Particularly given the burgeoning focus on ESG considerations in investing, it's interesting to note that ETFs rarely vote on proxy matters for any of the companies in their extensive portfolios.

But perhaps of bigger concern is that they don't participate in IPOs. As Hiscock pointed out, the distortion we're seeing in the number of passive products versus active funds is drying up sources of capital in the market.

Morningstar's Peter Warnes alluded to this in his Your Money Weekly column, in calling out what he sees as an asset bubble. He asks whether buyers are being "blindsided or hoodwinked into thinking they're getting good value because the yield is more appealing."

Along similar lines but from a different angle, contributor Anna Fedorova argues that abandoning active funds in favour of ETFs could even be dangerous for investors.

In a different part of the listed universe, Morningstar and Firstlinks editorial director Graham Hand raises concerns about the underlying assets of some fixed income LICs and LITs emerging in Australia. Seeking to exploit a shortage of yield opportunities, he suggests some of these vehicles aren't fit for the market at which they're targeted, quoting a prominent local fund executive who said such "high-risk asset classes do well until they don’t."

Small cap funds were placed under the microscope in this week's Fund spy, where I unearthed those that have managed to deliver the most impressive turnarounds since the "quarter from hell" markets rode through in the back-end of 2018.

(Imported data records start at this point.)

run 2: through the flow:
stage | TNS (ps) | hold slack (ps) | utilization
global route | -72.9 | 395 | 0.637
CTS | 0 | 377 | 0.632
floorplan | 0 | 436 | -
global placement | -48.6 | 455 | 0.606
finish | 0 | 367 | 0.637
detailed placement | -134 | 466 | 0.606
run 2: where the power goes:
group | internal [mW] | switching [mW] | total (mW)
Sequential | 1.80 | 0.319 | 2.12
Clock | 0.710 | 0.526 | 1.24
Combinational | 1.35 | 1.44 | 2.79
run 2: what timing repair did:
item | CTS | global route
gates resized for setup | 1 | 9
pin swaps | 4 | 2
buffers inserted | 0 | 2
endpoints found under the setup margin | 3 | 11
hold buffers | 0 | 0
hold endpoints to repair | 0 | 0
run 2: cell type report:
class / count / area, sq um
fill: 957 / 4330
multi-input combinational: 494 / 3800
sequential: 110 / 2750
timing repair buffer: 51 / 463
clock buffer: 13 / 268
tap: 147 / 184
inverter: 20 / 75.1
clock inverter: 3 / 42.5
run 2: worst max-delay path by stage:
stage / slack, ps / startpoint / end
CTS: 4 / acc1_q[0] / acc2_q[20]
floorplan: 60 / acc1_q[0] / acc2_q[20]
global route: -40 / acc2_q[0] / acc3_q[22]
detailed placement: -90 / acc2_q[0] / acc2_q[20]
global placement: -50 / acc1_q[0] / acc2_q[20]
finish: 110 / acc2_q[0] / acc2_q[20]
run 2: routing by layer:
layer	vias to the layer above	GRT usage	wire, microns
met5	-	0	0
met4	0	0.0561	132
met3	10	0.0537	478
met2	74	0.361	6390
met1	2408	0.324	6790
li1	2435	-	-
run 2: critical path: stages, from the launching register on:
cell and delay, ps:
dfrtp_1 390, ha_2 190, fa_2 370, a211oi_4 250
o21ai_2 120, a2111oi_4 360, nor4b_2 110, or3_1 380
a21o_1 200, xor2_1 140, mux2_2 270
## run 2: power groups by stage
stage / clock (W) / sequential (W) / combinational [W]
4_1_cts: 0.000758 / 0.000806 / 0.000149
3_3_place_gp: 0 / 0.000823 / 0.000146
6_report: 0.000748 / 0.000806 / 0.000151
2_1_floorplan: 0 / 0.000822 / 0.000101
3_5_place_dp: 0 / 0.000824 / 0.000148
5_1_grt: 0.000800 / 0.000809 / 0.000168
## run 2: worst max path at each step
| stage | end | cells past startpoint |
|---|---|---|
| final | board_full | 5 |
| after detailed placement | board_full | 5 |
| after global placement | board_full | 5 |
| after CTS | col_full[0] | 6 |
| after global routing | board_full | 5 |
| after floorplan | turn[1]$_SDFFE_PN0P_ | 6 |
## config.mk

```make
export PLATFORM = sky130hd
export DESIGN_NAME = uart_tx_arbiter_flat
export DESIGN_NICKNAME = d
export VERILOG_FILES = /design/src/rtl/uart_tx_arbiter_if.sv /design/src/rtl/uart_tx_arbiter.sv /design/src/flat_wrapper.sv
export SDC_FILE = /design/constraint.sdc
export NUM_CORES = 1
export LEC_CHECK = 0
export CORE_AREA = 10 10 66 68
export DETAILED_ROUTE_END_ITERATION = 12
export DIE_AREA = 0 0 76 78
export GPL_ROUTABILITY_DRIVEN = 0
export PLACE_DENSITY_LB_ADDON = 0.05
export REMOVE_ABC_BUFFERS = 1
export SLEW_MARGIN = 20
export SYNTH_ARGS = -nofsm -noshare
export SYNTH_HDL_FRONTEND = slang
export SYNTH_SLANG_ARGS = --single-unit
```

## constraint.sdc

```tcl
create_clock -name clk -period 1.56 [get_ports clk]
set_clock_uncertainty 0.1 [all_clocks]
set_input_delay 0.156 -clock clk [delete_from_list [all_inputs] [get_ports clk]]
set_output_delay 0.156 -clock clk [all_outputs]
set_load 0.05 [all_outputs]
```

## src/rtl/uart_tx_arbiter_if.sv

```systemverilog
// Handshake bundle between message producers, the TX arbiter and the downstream TX shifter.
// master: arbiter side; slave: producer/shifter side.
interface uart_tx_arbiter_if #(
  parameter int unsigned CHANNELS  = 4,
  parameter int unsigned DATA_BITS = 8
);
  localparam int unsigned TAG_BITS = $clog2(CHANNELS);

  logic [CHANNELS*DATA_BITS-1:0] req_data;
  logic [CHANNELS-1:0]           req_valid;
  logic [CHANNELS-1:0]           req_ready;
  logic [TAG_BITS+DATA_BITS-1:0] tx_data;
  logic                          tx_start;
  logic                          tx_busy;
  logic [TAG_BITS-1:0]           grant_id;

  modport master (
    input  req_data, req_valid, tx_busy,
    output req_ready, tx_data, tx_start, grant_id
  );

  modport slave (
    output req_data, req_valid, tx_busy,
    input  req_ready, tx_data, tx_start, grant_id
  );
endinterface

```

## src/rtl/uart_tx_arbiter.sv

```systemverilog
// Round-robin arbiter feeding tagged {channel, data} frames to one TX shifter.
// Define UART_TX_ARBITER_FIXED_PRIO_EN for fixed priority (lowest channel index wins).
module uart_tx_arbiter #(
  parameter int unsigned CHANNELS  = 4,
  parameter int unsigned DATA_BITS = 8
) (
  input logic               clk,
  input logic               nrst,
  uart_tx_arbiter_if.master bus
);
  localparam int unsigned TAG_BITS  = $clog2(CHANNELS);
  localparam int unsigned CAND_BITS = TAG_BITS + 1;

  typedef enum logic [1:0] {StArb, StWaitAck, StWaitDone} state_e;

  state_e                        state_q, state_d;
  logic [TAG_BITS-1:0]           ptr_q, ptr_d;
  logic [TAG_BITS-1:0]           grant_id_q, grant_id_d;
  logic [TAG_BITS+DATA_BITS-1:0] tx_data_q, tx_data_d;
  logic                          tx_start_q, tx_start_d;
  logic [TAG_BITS-1:0]           win_idx;
  logic                          win_found;
  logic                          grant;
  logic [CAND_BITS-1:0]          cand;
  logic [DATA_BITS-1:0]          words [CHANNELS];

  for (genvar g = 0; g < CHANNELS; g++) begin : g_words
    assign words[g] = bus.req_data[g*DATA_BITS +: DATA_BITS];
  end

  // Scan ptr, ptr+1, ... with an explicit modulo wrap so non-power-of-two CHANNELS work.
  always_comb begin
    win_found = 1'b0;
    win_idx   = '0;
    cand      = '0;
    for (int unsigned i = 0; i < CHANNELS; i++) begin
      cand = {1'b0, ptr_q} + CAND_BITS'(i);
      if (cand >= CAND_BITS'(CHANNELS)) begin
        cand = cand - CAND_BITS'(CHANNELS);
      end
      if (!win_found && bus.req_valid[cand[TAG_BITS-1:0]]) begin
        win_found = 1'b1;
        win_idx   = cand[TAG_BITS-1:0];
      end
    end
  end

  assign grant = nrst && (state_q == StArb) && !bus.tx_busy && win_found;

  always_comb begin
    bus.req_ready = '0;
    if (grant) begin
      bus.req_ready[win_idx] = 1'b1;
    end
  end

  always_comb begin
    state_d    = state_q;
    ptr_d      = ptr_q;
    grant_id_d = grant_id_q;
    tx_data_d  = tx_data_q;
    tx_start_d = tx_start_q;
    unique case (state_q)
      StArb: begin
        if (grant) begin
          tx_data_d  = {win_idx, words[win_idx]};
          grant_id_d = win_idx;
          tx_start_d = 1'b1;
          state_d    = StWaitAck;
`ifdef UART_TX_ARBITER_FIXED_PRIO_EN
          ptr_d      = '0;
`else
          ptr_d      = (win_idx == TAG_BITS'(CHANNELS - 1)) ? '0 : win_idx + TAG_BITS'(1);
`endif
        end
      end
      StWaitAck: begin
        if (bus.tx_busy) begin
          tx_start_d = 1'b0;
          state_d    = StWaitDone;
        end
      end
      StWaitDone: begin
        // The exit cycle itself never grants; arbitration resumes next cycle.
        if (!bus.tx_busy) begin
          state_d = StArb;
        end
      end
      default: state_d = StArb;
    endcase
  end

  always_ff @(posedge clk) begin
    if (!nrst) begin
      state_q    <= StArb;
      ptr_q      <= '0;
      grant_id_q <= '0;
      tx_data_q  <= '0;
      tx_start_q <= 1'b0;
    end else begin
      state_q    <= state_d;
      ptr_q      <= ptr_d;
      grant_id_q <= grant_id_d;
      tx_data_q  <= tx_data_d;
      tx_start_q <= tx_start_d;
    end
  end

  assign bus.tx_data  = tx_data_q;
  assign bus.tx_start = tx_start_q;
  assign bus.grant_id = grant_id_q;
endmodule

```

## src/flat_wrapper.sv

```systemverilog
// flat-port wrapper written by rule: the top's interface ports become plain ports
module uart_tx_arbiter_flat 
#(
  parameter int unsigned CHANNELS  = 4,
  parameter int unsigned DATA_BITS = 8
)
  (clk, nrst, bus_req_data, bus_req_valid, bus_tx_busy, bus_req_ready, bus_tx_data, bus_tx_start, bus_grant_id);
  uart_tx_arbiter_if #(.CHANNELS(CHANNELS), .DATA_BITS(DATA_BITS)) bus_i ();
  input logic clk;
  input logic nrst;
  input wire logic [$bits(bus_i.req_data)-1:0] bus_req_data;
  input wire logic [$bits(bus_i.req_valid)-1:0] bus_req_valid;
  input wire logic [$bits(bus_i.tx_busy)-1:0] bus_tx_busy;
  output wire logic [$bits(bus_i.req_ready)-1:0] bus_req_ready;
  output wire logic [$bits(bus_i.tx_data)-1:0] bus_tx_data;
  output wire logic [$bits(bus_i.tx_start)-1:0] bus_tx_start;
  output wire logic [$bits(bus_i.grant_id)-1:0] bus_grant_id;
  assign bus_i.req_data = bus_req_data;
  assign bus_i.req_valid = bus_req_valid;
  assign bus_i.tx_busy = bus_tx_busy;
  assign bus_req_ready = bus_i.req_ready;
  assign bus_tx_data = bus_i.tx_data;
  assign bus_tx_start = bus_i.tx_start;
  assign bus_grant_id = bus_i.grant_id;
  uart_tx_arbiter #(.CHANNELS(CHANNELS), .DATA_BITS(DATA_BITS)) u_core (.clk(clk), .nrst(nrst), .bus(bus_i));
endmodule
```

==> impl_results.md, run 1 <==
- Failing checks: setup timing
- Syn Inst Count: 107
- Seq/Total Area, Yosys: 28.6%
- Num rows: 21
- Largest delay share family, worst path: simple AND/OR/NAND/NOR gates
- Placement Cell Area: 0.00171 mm2
- Core area: 0.00318 mm2
- Min-delay src: bus_req_valid[2]
- DRT Wirelength: 3600 um
- PortBufs: 55
- Synth top area cells: dfxtp_1 (29%), mux2i_1 (14%), o221ai_1 (5.0%)
- Clk root buf: clkbuf_4
- H-tree Lvls: 1
- Drt wl/cell: 15.4 um
- CP Cell Sequence: and2b_4, o21bai_4, and3b_2, inv_2, ha_2, and2_4, buf_8
- Hold Path End: u_core.state_q[0]
- Residual DRC: 0
- Crit path required time: 1.30 ns
- Reg2Reg Setup Slack: -0.29 ns
- Design area: 0.00200 mm2
- CTS tree: built
- HP Class: input port to flop
- Worst hold slack: 0.379 ns
- Hold_buf cts: 0
- # IOs: 56
- CTS max path bufs: 2
- Post-layout nets: 232
- Number of distinct library cells after synthesis: 38
- Syn. warnings: 0
- FF-to-FF End: u_core.bus.tx_data[3]
- Slowest CP cell: dfxtp_2
- Tcrit/Tclk final: 126%
- Startpoint types: flop
- First-pass DRT Iterations: 7
- Die area: 0.00593 mm2
- Share of layout cells above drive strength 1: 47.3%
- Setup violators final: 15
- Clk slew on worst S/H paths: 0.09 ns
- Num CTS Buffers: 3
- Max Cap Violations: 0
- Crit path launch: u_core.ptr_q[0]
- Initial antenna violation count: 0
- Maximum fanout along the worst path: 4
- Pwr/cell area: 745 mW/mm2
- Largest net degree at the start of global routing: 15
- Post-Route Setup TNS: -3.80 ns
- R2R Path Start: u_core.ptr_q[0]
- Post-synthesis instance area: 0.00105 mm2
- Clock Latency Late Sink: 0.28 ns
- DP Wirelength: 2640 um
- Largest stage delay on the critical path: 0.36 ns
- Worst Setup End Kind: primary output
- CTS Sinks: 15
- Via count: 1116
- Die X: 76 um
- Vias in the first global route: 1207
- WP data arrival: 1.71 ns
- Syn_area_per_cell: 9.80 um2
- Total grt overflow: 0
- Die H: 78 um
- Tmin final: 1.96 ns
- Yosys top cell area share: 28.6%
- Reg2Reg Depth: 8
- DRT iter0 DRCs: 35
- First-pass GRT wire length: 5870 um
- Worst Path Buf+Inv: 2
- Worst slew margin: 80.7%
- Growth of design area from synthesis to finish: 90.5%
- Slew @ Worst Pin: 0.289 ns
- Detail-routed via count per cell: 4.77
- Initial Util: 33.0%
- Total GRT Usage: 11.8%
- Critical path class: flop to primary output
- Leak Pwr: 0.843 nW
- Final hold vios: 0
- Worst Hold Depth: 6
- Setup WS pre-CTS: -0.607 ns
- Unrepaired setup endpoints after global routing: yes
- Post-route ant nets: 0
- Slew Limit Fails: 0
- ANT cells: 0
- Post-route setup slack: -0.403 ns
- Post-synth top area cell: dfxtp_1
- Outcome: finished, violations left
- Peak supply drop: 0.377 mV
- Synthesized flop and latch total: 15
- Max Clk Rate: 509 MHz
==> where the power goes <==
group	switching, mW	total (mW)	leakage [nW]	internal [mW]
sequential	0.0314	0.459	0.125	0.427
combinational	0.401	0.801	0.703	0.400
clock	0.128	0.227	0.0150	0.0992
total	0.561	1.49	0.843	0.927
==> routing by layer <==
layer | routed length (um) | up-vias | global-route usage [%] | part of all wire, %
met5 | 0 | - | 0 | 0
met4 | 20 | 0 | 2.84 | 0.56
met3 | 232 | 2 | 3.69 | 6.5
met2 | 1840 | 35 | 21.3 | 51
met1 | 1500 | 519 | 13.2 | 42
li1 | - | 560 | - | -
==> placed cells by master (no fill, tap or decap), drive strengths merged, types with 4 or more instances in the layout <==
cell / n
inv: 4
nor2: 8
nand2: 7
o221ai: 7
dfxtp: 15
mux2i: 15
o21ai: 5
ha: 4
and2: 5
nand3: 11
buf: 43
clkdlybuf4s50: 34
clkbuf: 4
==> worst register-to-register path: cells and delay by family (launching register included) <==
kind | cells | cell delay, ns
AOI/OAI and AO/OA | 2 | 0.24
buffers and inverters | 3 | 0.38
DFF | 1 | 0.36
muxes | 1 | 0.21
and+or+nand+nor | 2 | 0.45
==> synth_stat cells (all sizes together) <==
master  instances
and3b           1
and2b           1
and3            1
and2            5
ha              4
buf             5
o211ai          2
a31o            1
dfxtp          15
nand3          11
inv             4
nor4            1
mux2i          15
nor2            8
o21bai          2
xor2            1
or3             1
bufbuf          1
a31oi           1
o21ai           5
nor2b           3
o221ai          7
a211o           1
nand2           7
and4            1
nor3            1
or3b            1
a21oi           1
==> flip-flops by register name, indices dropped and copies added (netlist names) <==
name                 cells
u_core.bus.grant_id      1
u_core.bus.tx_data       9
u_core.bus.tx_start      1
u_core.ptr_q             2
u_core.state_q           2
==> worst max path at each step <==
stage	to	slack (ns)	depth (start not counted)
final	bus_req_ready[0]	-0.40	7
after global routing	bus_req_ready[0]	-0.46	7
after CTS	bus_req_ready[2]	-0.39	7
after detailed placement	u_core.bus.tx_data[1]	-0.61	7
after global placement	u_core.bus.tx_data[7]	-0.54	7
after floorplan	bus_req_ready[1]	-0.75	5
==> per-stage QoR <==
step / cells / total power [mW] / utilization [%]
3_5_place_dp: 220 / 1.11 / 53.8
5_1_grt: 234 / 1.57 / 62.8
6_report: 234 / 1.49 / 62.8
4_1_cts: 231 / 1.47 / 60.5
3_3_place_gp: 220 / 1.10 / 53.8
2_1_floorplan: 101 / 0.822 / -
==> cells by family after synthesis <==
kind of cell	share of synthesized area (%)
simple gates	26.0
compound gates	16.7
mux	14.3
flops	28.6
buf+inv	8.71
fa+ha+maj	4.77
xor+xnor	0.835
==> layout make-up <==
class                      instances  area, um2
clock buffer                       4       26.3
fill                             272       1180
inverter                           4       15.0
tap                               46       57.6
sequential                        15        304
multi-input combinational         84        793
timing repair buffer              81        801
==> what timing repair did <==
action | CTS | global route
setup buffers | 4 | 4
gates cloned | 3 | 0
setup endpoints to repair | 16 | 16
pin swaps | 12 | 11
gates resized for setup | 34 | 14
Note: power is estimated with default switching activity, not from simulation.
==> run 2: changes to the inputs <==
--- a/config.mk
+++ b/config.mk
@@ -5,9 +5,9 @@
 export SDC_FILE = /design/constraint.sdc
 export NUM_CORES = 1
 export LEC_CHECK = 0
-export CORE_AREA = 10 10 66 68
+export CORE_AREA = 8 8 51 84
 export DETAILED_ROUTE_END_ITERATION = 12
-export DIE_AREA = 0 0 76 78
+export DIE_AREA = 0 0 59 92
 export GPL_ROUTABILITY_DRIVEN = 0
 export PLACE_DENSITY_LB_ADDON = 0.05
 export REMOVE_ABC_BUFFERS = 1
==> impl_results.md, run 2 (synthesis gave the netlist of run 1 again) <==
- Outcome: finished, violations left (unchanged)
- Failing checks: setup timing (unchanged)
- Crit path required time: 1.30 ns (about the same)
- CTS Sinks: 15 (unchanged)
- Unrepaired setup endpoints after global routing: yes (unchanged)
- Drt wl/cell: 15.4 um (about the same)
- Die area: 0.00543 mm2 (was 0.00593 mm2)
- DRT Wirelength: 3600 um (about the same)
- Post-route ant nets: 0 (unchanged)
- Residual DRC: 0 (unchanged)
- Total grt overflow: 0 (unchanged)
- PortBufs: 55 (unchanged)
- Clk root buf: clkbuf_8 (was clkbuf_4)
- Core area: 0.00311 mm2 (was 0.00318 mm2)
- Clock Latency Late Sink: 0.25 ns (was 0.28 ns)
- DP Wirelength: 2630 um (was 2640 um)
- Largest net degree at the start of global routing: 15 (unchanged)
- Placement Cell Area: 0.00171 mm2 (about the same)
- Most frequent cells in the layout: buf_4 (34), clkdlybuf4s50_1 (32), mux2i_1 (12), dfxtp_1 (12) (was clkdlybuf4s50_1 (34), buf_4 (32), dfxtp_1 (12))
- Worst slew margin: 78.7% (was 80.7%)
- Max Cap Violations: 0 (unchanged)
- Max reg flops: 9 (unchanged)
- Hold_buf cts: 0 (unchanged)
- Slowest CP cell: dfxtp_2 (unchanged)
- Die H: 92 um (was 78 um)
- Worst Hold Depth: 3 (was 6)
- HP Class: input port to flop (unchanged)
- ANT cells: 0 (unchanged)
- Tmin final: 1.90 ns (was 1.96 ns)
- Internal power: 1.01 mW (was 927 uW)
- Vias in the first global route: 1285 (was 1207)
- Design area: 0.00203 mm2 (was 0.00200 mm2)
- Reg2Reg Depth: 8 (unchanged)
- Util after Layout: 65.4% (was 62.8%)
- Via count: 1136 (was 1116)
- # IOs: 56 (unchanged)
- CTS tree: built (unchanged)
- Die X: 59 um (was 76 um)
- Clk slew on worst S/H paths: 0.06 ns (was 0.09 ns)
- Worst Path Buf+Inv: 2 (unchanged)
- Worst path depth: 7 (unchanged)
- Initial antenna violation count: 0 (unchanged)
- Post-route setup slack: -0.344 ns (was -0.403 ns)
- R2R Path Start: u_core.ptr_q[0] (unchanged)
- CTS max path bufs: 2 (unchanged)
- Post-Route Setup TNS: -3.45 ns (was -3.80 ns)
- Largest stage delay on the critical path: 0.34 ns (was 0.36 ns)
- Pwr/cell area: 771 mW/mm2 (was 745 mW/mm2)
- Initial Util: 33.7% (was 33.0%)
- Post-layout nets: 235 (was 232)
- Tcrit/Tclk final: 122% (was 126%)
- DRT iter0 DRCs: 11 (was 35)
- Maximum fanout along the worst path: 5 (was 4)
- Sequential power share: 29.4% (was 30.8%)
- WP data arrival: 1.65 ns (was 1.71 ns)
- First-pass GRT wire length: 5890 um (was 5870 um)
- H-tree Lvls: 1 (unchanged)
- Power share of the clock group: 19.9% (was 15.3%)
- Setup violators final: 16 (was 15)
- CP Cell Sequence: and2b_4, o21bai_4, and3b_2, inv_2, ha_2, and2_4, buf_8 (unchanged)
- Max Clk Rate: 525 MHz (was 509 MHz)
- Startpoint types: flop (unchanged)
- Growth of design area from synthesis to finish: 93.9% (was 90.5%)
- Commonest non-fill, non-tap cell in the layout: buf_4 (was clkdlybuf4s50_1)
- Min-delay src: bus_tx_busy (was bus_req_valid[2])
- Worst hold slack: 0.309 ns (was 0.379 ns)
- Largest delay share family, worst path: simple AND/OR/NAND/NOR gates (unchanged)
- Psw: 563 uW (was 561 uW)
- Comb pwr share: 50.6% (was 53.9%)
- Reg2Reg Setup Slack: -0.31 ns (was -0.29 ns)
- Total power: 1.57 mW (was 1.49 mW)
- Sw Share: 35.9% (was 37.7%)
- First-pass DRT Iterations: 4 (was 7)
- Crit path launch: u_core.ptr_q[0] (unchanged)
- Slew @ Worst Pin: 0.317 ns (was 0.289 ns)
- Num rows: 27 (was 21)
- Total GRT Usage: 13.6% (was 11.8%)
- Critical path class: flop to primary output (unchanged)
- Worst Setup End Kind: primary output (unchanged)
- Slew Limit Fails: 0 (unchanged)
- Peak supply drop: 0.565 mV (was 0.377 mV)
- Share of layout cells above drive strength 1: 47.6% (was 47.3%)
- Detail-routed via count per cell: 4.85 (was 4.77)
- Leak Pwr: 0.873 nW (was 0.843 nW)
- Final hold vios: 0 (unchanged)
- Num CTS Buffers: 3 (unchanged)
==> run 2: area by class of cell <==
type / instances / area (um2)
fillers: 289 / 1070
well taps: 43 / 53.8
flip-flops and latches: 15 / 304
clock buffers: 3 / 41.3
inverters: 4 / 15.0
multi-input cells: 83 / 774
clock inverters: 1 / 5.00
repair buffers: 85 / 840
==> run 2: routing by layer <==
layer	vias to the layer above	track usage, %	part of all wire (%)
met5	-	0	0
met2	42	24.6	54
met4	0	4.22	1.5
li1	560	-	-
met1	529	14.6	39
met3	5	3.50	5.3
==> run 2: power groups by stage <==
stage          sequential [mW]  clock [mW]  combinational [mW]
6_report                 0.461       0.313               0.794
5_1_grt                  0.467       0.341               0.845
4_1_cts                  0.460       0.320               0.714
3_5_place_dp             0.465           0               0.647
3_3_place_gp             0.465           0               0.639
2_1_floorplan            0.601           0               0.221
==> run 2: timing repair <==
item	4_1_cts	5_1_grt
gates cloned	1	1
endpoints found under the setup margin	16	16
gates resized for setup	34	13
pin swaps	13	9
buffers inserted	8	5
==> run 2: worst register-to-register path: stages, from the launching register on <==
cell and delay (ns):
dfxtp_2 0.34, and2b_4 0.20, o21bai_4 0.11, and3b_2 0.26, buf_4 0.13, buf_6 0.11, clkbuf_16 0.16, mux2i_4 0.22
o221ai_2 0.12
==> run 2: metrics by stage <==
stage	std cells	setup slack (ns)
final	234	-0.344
after global routing	234	-0.437
after CTS	229	-0.332
after detailed placement	216	-0.642
after global placement	216	-0.619
after floorplan	101	-0.752
==> run 2: worst paths after layout <==
path / end
worst min-delay path: u_core.state_q[1]
worst min register to register: u_core.bus.grant_id[1]
worst max register to register: u_core.bus.tx_data[3]
worst max-delay path: bus_req_ready[0]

Turning from funds to individual stocks, Australia's supermarket landscape is evolving, just as other parts of retail are changing forever as Amazon and other disruptors eat into margins.

The near-duopoly of household names Woolworths and Coles has been slipping in recent years, as Morningstar's Johannes Faul explains. And though the market doesn't seem to have accepted the inevitable just yet, he thinks it's unlikely they'll ever again attract the types of profit margins they once did.

Another household name, fuel distributor Caltex, featured on Morningstar.com.au this week as it rebuffed a takeover bid from a Canadian entity.

Caltex management said the $8.6 billion offer undervalued the business and doesn't offer value to shareholders.

On the more technical front, actuarial specialist Melanie Dunn this week discussed retirement income and how much is enough. It seems the bulk of SMSF trustees are set for at least adequate cash piles upon retirement, if the Accurium study quoted is any indication.

And as the end of the year draws ever-nearer, Emma Rapaport asked Fidelity's Anthony Doyle if he thinks a Santa rally for markets is likely. At risk of spoiling the surprise, he predicts a merry Christmas for investors.